# Your task:
If a line in the entries below includes "timing", show that line.

# Entries supplied:
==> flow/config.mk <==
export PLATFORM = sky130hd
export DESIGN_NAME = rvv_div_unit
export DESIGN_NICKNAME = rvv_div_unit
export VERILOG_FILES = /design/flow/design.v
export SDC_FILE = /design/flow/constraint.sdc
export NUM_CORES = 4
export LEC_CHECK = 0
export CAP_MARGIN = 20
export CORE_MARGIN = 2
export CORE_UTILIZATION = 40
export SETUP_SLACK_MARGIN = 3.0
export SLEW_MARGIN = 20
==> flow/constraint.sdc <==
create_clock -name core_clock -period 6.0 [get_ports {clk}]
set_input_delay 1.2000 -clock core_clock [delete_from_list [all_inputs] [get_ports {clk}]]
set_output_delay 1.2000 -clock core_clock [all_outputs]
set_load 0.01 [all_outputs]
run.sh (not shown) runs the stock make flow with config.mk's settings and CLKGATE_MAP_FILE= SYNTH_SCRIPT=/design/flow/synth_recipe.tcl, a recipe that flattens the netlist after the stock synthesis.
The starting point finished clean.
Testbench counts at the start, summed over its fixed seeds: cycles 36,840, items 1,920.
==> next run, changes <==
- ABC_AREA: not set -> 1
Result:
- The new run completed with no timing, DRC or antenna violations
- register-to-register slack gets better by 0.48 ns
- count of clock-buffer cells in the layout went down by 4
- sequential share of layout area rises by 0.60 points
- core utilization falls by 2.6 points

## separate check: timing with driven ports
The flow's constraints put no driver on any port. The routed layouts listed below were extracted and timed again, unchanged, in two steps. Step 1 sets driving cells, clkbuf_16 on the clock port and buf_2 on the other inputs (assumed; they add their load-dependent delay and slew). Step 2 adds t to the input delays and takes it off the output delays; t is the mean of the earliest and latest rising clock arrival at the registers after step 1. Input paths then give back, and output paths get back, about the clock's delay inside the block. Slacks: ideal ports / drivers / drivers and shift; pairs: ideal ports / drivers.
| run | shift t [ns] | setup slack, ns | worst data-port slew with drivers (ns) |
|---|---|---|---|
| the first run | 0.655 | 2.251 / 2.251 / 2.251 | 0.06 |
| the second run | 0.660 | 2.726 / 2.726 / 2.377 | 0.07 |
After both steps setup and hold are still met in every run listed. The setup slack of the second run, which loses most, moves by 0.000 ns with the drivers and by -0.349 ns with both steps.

# Answer section:
- The new run completed with no timing, DRC or antenna violations
## separate check: timing with driven ports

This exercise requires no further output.